Na calada da noite, a protagonista de “Memória”, novo filme de Apichatpong Weerasethakul (“Tio Boonmee, Que Pode Recordar Suas Vidas Passadas”), acorda com um barulho. Ela está desperta e sabe, de forma inata, que nada será como antes. Infelizmente, a mesma sensação não deve contagiar o público da produção. Exibido no Festival Internacional de Cinema de Karlovy Vary deste ano depois de sua estreia em Cannes, o longa tem tudo o que os fãs do diretor desejam, mas seu ritmo soporífero deve alienar as demais plateias.

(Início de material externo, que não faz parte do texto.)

**src/rtl/sprite_move_scheduler.sv**
```systemverilog
// sprite_move_scheduler
//   Once per frame, on entry to vertical blanking, picks one of two player
//   move requests (round-robin) and applies a single clamped step to the
//   shared sprite position. The position only changes inside blanking, so
//   the sprite never tears while active pixels are drawn.
//
// Ports
//   clk, rst        : system clock, asynchronous active-high reset
//   pixelx, pixely  : scan position from the VGA timing block
//   req1/dir1       : player 1 move request (level) and direction
//   req2/dir2       : player 2 move request (level) and direction
//                     direction: 0 = up, 1 = down, 2 = left, 3 = right
//   posx, posy      : sprite top-left corner
//   player          : last granted player (0 = none yet, 1, 2)
//   grant1, grant2  : one-cycle pulse while that player's move is applied
module sprite_move_scheduler #(
  parameter int H_ACTIVE = 640,
  parameter int V_ACTIVE = 480,
  parameter int SPRITE_W = 64,
  parameter int SPRITE_H = 64,
  parameter int STEP     = 4,
  parameter int START_X  = 288,
  parameter int START_Y  = 208
) (
  input  logic       clk,
  input  logic       rst,
  input  logic [9:0] pixelx,
  input  logic [9:0] pixely,
  input  logic       req1,
  input  logic [1:0] dir1,
  input  logic       req2,
  input  logic [1:0] dir2,
  output logic [9:0] posx,
  output logic [9:0] posy,
  output logic [1:0] player,
  output logic       grant1,
  output logic       grant2
);

  localparam logic [9:0]  V_BLANK = 10'(V_ACTIVE);
  localparam logic [10:0] STEP_W  = 11'(STEP);
  localparam logic [10:0] X_MAX   = 11'(H_ACTIVE - SPRITE_W);
  localparam logic [10:0] Y_MAX   = 11'(V_ACTIVE - SPRITE_H);

  typedef enum logic [1:0] {
    IDLE = 2'd0,
    ARB  = 2'd1,
    MOVE = 2'd2
  } state_t;

  state_t     state, state_nxt;
  logic       blank_p0, blank_p1, frame_tick;
  logic [1:0] last;
  logic [1:0] win;
  logic [1:0] win_p1;
  logic [1:0] dir_p1;

  // The frame boundary is decided by the line number alone.
  logic unused_pixelx;
  assign unused_pixelx = ^pixelx;

  // Step toward zero, saturating at 0.
  function automatic logic [9:0] step_dec(input logic [9:0] cur);
    logic [10:0] wide;
    wide     = {1'b0, cur};
    step_dec = (wide < STEP_W) ? 10'd0 : 10'(wide - STEP_W);
  endfunction

  // Step away from zero, saturating at lim (11-bit intermediate so the
  // sum near the top of the 10-bit range cannot wrap).
  function automatic logic [9:0] step_inc(input logic [9:0] cur,
                                          input logic [10:0] lim);
    logic [10:0] sum;
    sum      = {1'b0, cur} + STEP_W;
    step_inc = (sum > lim) ? 10'(lim) : 10'(sum);
  endfunction

  // Round-robin winner from the live request lines; only acted on in ARB.
  always_comb begin
    win = 2'd0;
    if (req1 && req2) begin
      win = (last == 2'd1) ? 2'd2 : 2'd1;
    end else if (req1) begin
      win = 2'd1;
    end else if (req2) begin
      win = 2'd2;
    end
  end

  always_comb begin
    state_nxt = state;
    case (state)
      IDLE:    if (frame_tick) state_nxt = ARB;
      ARB:     state_nxt = (win != 2'd0) ? MOVE : IDLE;
      MOVE:    state_nxt = IDLE;
      default: state_nxt = IDLE;
    endcase
  end

  // Stage p0/p1: blanking-entry edge detect, then control and outputs.
  always_ff @(posedge clk or posedge rst) begin
    if (rst) begin
      blank_p0   <= 1'b0;
      blank_p1   <= 1'b0;
      frame_tick <= 1'b0;
      state      <= IDLE;
      last       <= 2'd2;
      player     <= 2'd0;
      grant1     <= 1'b0;
      grant2     <= 1'b0;
      posx       <= 10'(START_X);
      posy       <= 10'(START_Y);
    end else begin
      blank_p0   <= (pixely == V_BLANK);
      blank_p1   <= blank_p0;
      frame_tick <= blank_p0 & ~blank_p1;
      state      <= state_nxt;
      grant1     <= 1'b0;
      grant2     <= 1'b0;
      if (state == ARB) begin
        grant1 <= (win == 2'd1);
        grant2 <= (win == 2'd2);
      end
      if (state == MOVE) begin
        player <= win_p1;
        last   <= win_p1;
        case (dir_p1)
          2'd0:    posy <= step_dec(posy);
          2'd1:    posy <= step_inc(posy, Y_MAX);
          2'd2:    posx <= step_dec(posx);
          default: posx <= step_inc(posx, X_MAX);
        endcase
      end
    end
  end

  // Stage p1: winner and its direction captured on leaving ARB.
  always_ff @(posedge clk) begin
    if (state == ARB) begin
      win_p1 <= win;
      dir_p1 <= (win == 2'd2) ? dir2 : dir1;
    end
  end

endmodule

```
**config.mk**
```make
export PLATFORM = sky130hd
export DESIGN_NAME = sprite_move_scheduler
export DESIGN_NICKNAME = d
export VERILOG_FILES = /design/src/rtl/sprite_move_scheduler.sv
export SDC_FILE = /design/constraint.sdc
export NUM_CORES = 1
export LEC_CHECK = 0
export ABC_AREA = 1
export CAP_MARGIN = 10
export CORE_UTILIZATION = 30
export CTS_BUF_LIST = sky130_fd_sc_hd__clkbuf_2 sky130_fd_sc_hd__clkbuf_4 sky130_fd_sc_hd__clkbuf_8
export CTS_CLUSTER_SIZE = 10
export DETAILED_ROUTE_END_ITERATION = 10
export PLACE_DENSITY_LB_ADDON = 0.08
export SYNTH_ARGS = -nofsm -noshare
export SYNTH_HDL_FRONTEND = slang
export SYNTH_SLANG_ARGS = --single-unit
export TNS_END_PERCENT = 100
```
**constraint.sdc**
```tcl
create_clock -name clk -period 4.2 [get_ports clk]
set_input_delay 0.84 -clock clk [delete_from_list [all_inputs] [get_ports clk]]
set_output_delay 0.84 -clock clk [all_outputs]
set_load 0.05 [all_outputs]
```
Yosys cells after proc, flatten, opt, wreduce, memory -nomap -nowiden
Cells that the tools add are included.
{"block": "totals", "in_bits": 28, "ff_bits": 35, "wordCells": 56, "out_inout_bits": 24}
{"block": "classes", "n_reduce_logical": 8, "n_eq_ne": 9, "n_addsub": 4, "n_bitwise": 3, "order_cmp": 4, "mux": 16}
{"operator": "$mux 10", "n": 4}
{"operator": "$pmux 10 s2", "n": 2}
{"operator": "$add 10x3->11 const B", "n": 2}
{"operator": "$lt 10x3->1 const B", "n": 2}
{"operator": "$sub 10x3->10 const B", "n": 2}
{"operator": "$mux 2", "n": 7}
{"operator": "$gt 11x10->1 const B", "n": 1}
{"operator": "$gt 11x9->1 const B", "n": 1}
{"operator": "$eq 10x9->1 const B", "n": 1}
{"operator": "$eq 2x1->1 const B", "n": 4}
{"operator": "$eq 2x2->1 const B", "n": 3}
{"operator": "$logic_not 2->1", "n": 2}
{"operator": "$pmux 2 s2", "n": 1}
{"operator": "$reduce_and 2->1", "n": 2}
{"operator": "$reduce_bool 2->1", "n": 2}
{"operator": "$mux 1", "n": 2}
{"operator": "$ne 2x2->1 const B", "n": 1}
{"operator": "$not 1->1", "n": 2}
{"operator": "$reduce_or 2->1", "n": 1}
{"operator": "$and 1x1->1", "n": 1}
{"operator": "$logic_and 1x1->1", "n": 1}

Depth between registers and ports, before layout
{"block": "depth", "depth_word": 6, "depth_mapped": 12, "ltp_nobuf": 12}

Worst setup path before layout
No wires, ideal clock.
{"block": "synth_path", "path_type": "register to register", "start": "reg posy[3]", "end": "reg posy[2]", "path_stages_with_launch": 11, "slack_ns": 2.208, "arrival_time_ns": 1.870, "path_buffers": 0, "path_cell_list": "dfrtp_1 ha_1 nand2_2 nor2_2 nor2_1 nor2_4 nand2_1 o21bai_2 nand3_2 nand2_1 o21ai_2"}
{"block": "synth_via", "elab_chain_len": 4}
{"element": "from (decl)", "line": "34", "source": "output logic [9:0] posy,"}
{"element": "from (signal assigned)", "line": "112", "source": "posy <= 10'(START_Y);"}
{"element": "from (signal assigned)", "line": "128", "source": "2'd0: posy <= step_dec(posy);"}
{"element": "from (signal assigned)", "line": "129", "source": "2'd1: posy <= step_inc(posy, Y_MAX);"}
{"element": "$add 10x3->11", "line": "74", "source": "sum = {1'b0, cur} + STEP_W;"}
{"element": "$gt 11x9->1", "line": "75", "source": "step_inc = (sum > lim) ? 10'(lim) : 10'(sum);"}
{"element": "$mux 10", "line": "75"}
{"element": "$pmux 10 s2 *", "line": "127", "source": "case (dir_p1)"}
Mark *: on every way between the ends. The rest lies on a longest branch, timed or not.
A chain may end at the register's enable or synchronous reset.

Worst setup path in the final report
{"block": "layout_path", "start": "reg posy[4]", "end": "out posy[4]"}
No word-level cell between the ends.

==> summary.txt <==
Status
  • Result of the run: complete, no violations

Timing
  • Max Clk Rate: 378 MHz
  • Final Skew: 0.00992 ns
  • Relative slew slack: 33.7%
  • Worst Max-Slew Pin Slew: 0.993 ns
  • Min Tclk post-route: 2.64 ns
  • Worst path setup slack after routing: 1.56 ns
  • Final TNS setup: 0 ns
  • Setup Viol. Count Final: 0
  • Final count of pins violating max slew: 0
  • Hold Violations, Final: 0
  • Part of the cycle the worst path needs: 63.0%
  • Unrepaired setup endpoints after global routing: no

Finish
  • Layout-stage area growth over the synthesis result: 23.9%
  • Fraction of layout instances using a drive strength above 1: 10.4%
  • Final nets: 387
  • End-of-flow core utilization: 38.3%
  • Final Instance Count excl. Fillers: 455
  • Antenna fix cells: 0
  • Filler cell count in the final layout: 798

Worst setup path
  • Number of cell instances on the worst register-to-register path: 9
  • Largest fanout on the critical path: 10
  • Data arrival, critical path: 1.80 ns
  • Element type at the critical path start: register
  • Count of buffer and inverter cells on the critical path: 1
  • FF-to-FF End: posy[2]
  • Minimum setup slack among reg-to-reg paths: 2.29 ns
  • Critical path capture point type: output port
  • Master of the slowest instance on the critical path: clkdlybuf4s50_1
  • Path type of the worst setup path: register to output port
  • Delay-heaviest family, CP: buffers and inverters
  • Required @ worst endpoint: 3.36 ns
  • Crit Reg-Reg Startpoint: posy[2]
  • Cell chain of the critical path: clkdlybuf4s50_1
  • Delay of the slowest critical-path stage: 0.85 ns

Detailed routing
  • Drt initial violations: 145
  • Post-detailed-route count of antenna-violating nets: 0
  • Number of vias per cell: 4.58
  • Total wire length after detailed routing: 5.42 mm
  • Pre-antenna DRT Iters: 4
  • Vias after detailed routing: 2,082
  • DRC violation count after routing: 0
  • Routed WL per cell: 11.9 µm

Synth
  • Xor/xnor share of the synthesized area: 5.86%
  • Number of enable-type register cells in the synthesized netlist: 4
  • Synthesized netlist cell count: 318
  • Post-synthesis instance area: 0.00224 mm²
  • Warnings from Yosys: 0
  • Cell accounting for the most synthesized area: dfrtp_1
  • Synth Area in Compound Gates: 9.32%
  • Share of the yosys chip area belonging to registers: 34.7%
  • Mean instance size in the synthesized netlist: 7.05 µm²
  • Async set-or-reset flop fraction in the synthesized netlist: 86.7%
  • Share of Yosys cell area claimed by the top area cell type: 22.3%
  • Dominant combinational cell family by area after synthesis: simple AND/OR/NAND/NOR gates
  • Number of distinct library cell variants in the gate-level netlist after synthesis: 36
  • Number of register bits inferred by synthesis: 30
  • Synth Area in Simple Gates: 36.1%
  • Main flop type after synthesis: dfrtp_1
  • Mux contribution to synthesized area: 0%
  • Main area contributors after synthesis: dfrtp_1, nand2_1, inv_1, dfstp_2, nor2_1
  • Adder-cell share of the synthesized area: 2.23%

Power
  • Clock group share of total power: 37.5%
  • Part of the total power dissipated in combinational logic: 16.3%
  • Switching fraction of total power: 30.0%
  • Total leakage power: 1.32 nW
  • Maximum vdd drop: 0.131 mV
  • Pwr/cell area: 246 mW/mm²
  • Net switching power: 0.205 mW
  • Part of the power in registers: 46.2%
  • Cell internal pwr: 0.477 mW

Clock tree
  • Clock slew at reported path FFs: 0.07 ns
  • Inserted Clock Buffers: 5
  • Total number of clock tree sinks: 30
  • Bufs on Longest Clock Path: 2
  • CTS H-tree depth: 2
  • CTS root buffer: clkbuf_8
  • CTS tree: done
  • Count of hold-fix buffers inserted at cts: 0
  • Post CTS Setup Buffer Count: 0
  • Quantity of gates resized following cts: 0
  • Clk Latency, worst-skew pair: 0.29 ns

GRT
  • Via count of the first global-routing pass: 1,935
  • GRT Total Usage: 15.7%
  • Antenna violations before repair: 0
  • Pin count of the biggest net entering global routing: 26
  • Wire length of the first global-routing pass: 9.31 mm
  • Total congestion overflow: 0

Die
  • Number of top-level pins: 52
  • Width of the chip: 88.5 µm
  • Die area: 0.00782 mm²
  • Area of the core region: 0.00725 mm²
  • Die Y-Extent: 88.5 µm
  • Starting utilization of the core area: 30.9%
  • Std-Cell Rows: 31

Flow run
  • Number of maximum-capacitance constraint violations: 0

Hold path
  • Cell depth of the worst hold path: 0
  • Hold wc startpoint: blank_p0
  • Type of the worst min-delay path: register to register
  • End of the worst hold path: blank_p1

Place
  • DP Cell Count: 447
  • Final weighted congestion in routability-driven placement: 0.818
  • Quantity of I/O buffers inserted on ports: 37
  • DPL Wire Length: 4.08 mm
  • Worst setup timing slack at the placement stage: 1.86 ns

Nele, Jessica (Tilda Swinton) é uma britânica na Colômbia tocando um negócio de venda de flores enquanto sua irmã Karen (Agnes Brekke) se recupera de uma doença em um hospital. Ela começa a ouvir pancadas secas e estridentes que ninguém mais percebe e parte em uma investigação pessoal para entender o que está acontecendo consigo. Eventualmente, Hernán (Juan Pablo Urrego), um jovem técnico de som, começa a lhe dar boas pistas.

SWINTON EM ISOLAMENTO

Weerasethakul, dirigindo pela primeira vez fora de sua nativa Tailândia, encontra em Swindon uma colaboradora e tanto. A milhas do frenesi de sua colaboração com Almodóvar no ano passado, “A Voz Humana”, a atriz entrega aqui uma atuação controlada e gélida, através da qual nada sobre Jessica é informado de maneira clara. Ainda que Swinton arranhe um espanhol convincente, sua interpretação sugere um isolamento diante da terra estrangeira que vai além da linguagem.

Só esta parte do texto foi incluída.